**Task objective**: Starting with the first line and ending with the line that holds "export PLACE_DENSITY = 0.75", repeat the material exactly.

*** Opening Given data ***

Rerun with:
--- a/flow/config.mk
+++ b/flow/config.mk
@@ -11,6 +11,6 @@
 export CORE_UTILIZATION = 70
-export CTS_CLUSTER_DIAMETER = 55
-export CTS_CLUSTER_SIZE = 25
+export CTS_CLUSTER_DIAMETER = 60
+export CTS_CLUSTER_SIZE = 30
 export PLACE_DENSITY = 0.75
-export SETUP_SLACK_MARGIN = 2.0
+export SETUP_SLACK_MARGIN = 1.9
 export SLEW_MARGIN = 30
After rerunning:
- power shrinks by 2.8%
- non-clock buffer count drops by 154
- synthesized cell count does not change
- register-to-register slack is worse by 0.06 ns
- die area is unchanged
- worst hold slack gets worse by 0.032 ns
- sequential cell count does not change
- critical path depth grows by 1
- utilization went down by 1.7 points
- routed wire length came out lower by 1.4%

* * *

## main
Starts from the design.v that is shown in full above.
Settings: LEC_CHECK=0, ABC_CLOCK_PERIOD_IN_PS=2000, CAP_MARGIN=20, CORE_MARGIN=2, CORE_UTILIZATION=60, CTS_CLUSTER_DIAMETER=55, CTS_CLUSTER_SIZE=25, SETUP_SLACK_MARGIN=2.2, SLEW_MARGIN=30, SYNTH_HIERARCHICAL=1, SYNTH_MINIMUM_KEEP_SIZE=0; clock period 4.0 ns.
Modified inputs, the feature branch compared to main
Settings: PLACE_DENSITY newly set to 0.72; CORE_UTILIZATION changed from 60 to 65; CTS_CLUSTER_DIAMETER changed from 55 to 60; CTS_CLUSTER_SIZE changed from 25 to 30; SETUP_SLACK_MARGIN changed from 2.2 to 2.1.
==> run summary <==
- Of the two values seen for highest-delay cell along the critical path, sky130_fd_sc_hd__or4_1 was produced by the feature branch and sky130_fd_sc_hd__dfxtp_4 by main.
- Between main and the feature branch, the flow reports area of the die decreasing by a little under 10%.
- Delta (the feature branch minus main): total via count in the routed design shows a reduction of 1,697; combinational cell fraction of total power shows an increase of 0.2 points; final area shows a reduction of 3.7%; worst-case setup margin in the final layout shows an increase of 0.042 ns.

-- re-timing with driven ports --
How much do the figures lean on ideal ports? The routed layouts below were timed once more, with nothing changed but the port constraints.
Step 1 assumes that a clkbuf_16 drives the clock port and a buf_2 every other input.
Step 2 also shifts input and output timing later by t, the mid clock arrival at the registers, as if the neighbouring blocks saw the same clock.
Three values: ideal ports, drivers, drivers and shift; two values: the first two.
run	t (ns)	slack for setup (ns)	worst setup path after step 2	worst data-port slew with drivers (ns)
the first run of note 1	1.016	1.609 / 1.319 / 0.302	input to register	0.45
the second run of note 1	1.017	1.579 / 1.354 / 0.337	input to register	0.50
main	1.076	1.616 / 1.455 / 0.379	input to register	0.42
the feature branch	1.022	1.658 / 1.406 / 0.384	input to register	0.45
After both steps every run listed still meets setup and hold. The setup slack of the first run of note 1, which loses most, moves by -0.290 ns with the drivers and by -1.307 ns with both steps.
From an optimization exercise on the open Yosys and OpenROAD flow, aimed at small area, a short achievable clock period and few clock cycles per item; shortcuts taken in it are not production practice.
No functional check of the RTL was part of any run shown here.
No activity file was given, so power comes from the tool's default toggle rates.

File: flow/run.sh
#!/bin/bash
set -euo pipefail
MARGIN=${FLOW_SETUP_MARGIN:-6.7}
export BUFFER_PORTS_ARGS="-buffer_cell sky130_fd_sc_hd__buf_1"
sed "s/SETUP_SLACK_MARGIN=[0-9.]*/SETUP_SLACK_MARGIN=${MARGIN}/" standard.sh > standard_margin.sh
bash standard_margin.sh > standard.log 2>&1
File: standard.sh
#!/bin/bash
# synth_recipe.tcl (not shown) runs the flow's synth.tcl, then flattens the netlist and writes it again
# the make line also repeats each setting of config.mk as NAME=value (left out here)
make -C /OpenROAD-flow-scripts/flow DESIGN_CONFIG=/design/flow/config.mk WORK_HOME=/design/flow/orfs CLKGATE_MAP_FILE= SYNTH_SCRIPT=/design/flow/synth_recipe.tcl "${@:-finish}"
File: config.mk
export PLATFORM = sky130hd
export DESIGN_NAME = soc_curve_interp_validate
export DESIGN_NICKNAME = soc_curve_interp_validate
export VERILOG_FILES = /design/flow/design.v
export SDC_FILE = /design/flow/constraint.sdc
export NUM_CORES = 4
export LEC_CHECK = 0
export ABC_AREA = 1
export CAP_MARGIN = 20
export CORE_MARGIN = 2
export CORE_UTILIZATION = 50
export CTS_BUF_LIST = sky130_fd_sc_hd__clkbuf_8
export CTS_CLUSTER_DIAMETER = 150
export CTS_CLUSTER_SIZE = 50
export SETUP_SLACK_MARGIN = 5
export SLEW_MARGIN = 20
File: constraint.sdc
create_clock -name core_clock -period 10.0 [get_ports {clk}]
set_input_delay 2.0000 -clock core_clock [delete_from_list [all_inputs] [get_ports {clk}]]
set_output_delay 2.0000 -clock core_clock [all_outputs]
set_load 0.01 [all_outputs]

*** Closing Given data ***

**Reply to the task**:
Rerun with:
--- a/flow/config.mk
+++ b/flow/config.mk
@@ -11,6 +11,6 @@
 export CORE_UTILIZATION = 70
-export CTS_CLUSTER_DIAMETER = 55
-export CTS_CLUSTER_SIZE = 25
+export CTS_CLUSTER_DIAMETER = 60
+export CTS_CLUSTER_SIZE = 30
 export PLACE_DENSITY = 0.75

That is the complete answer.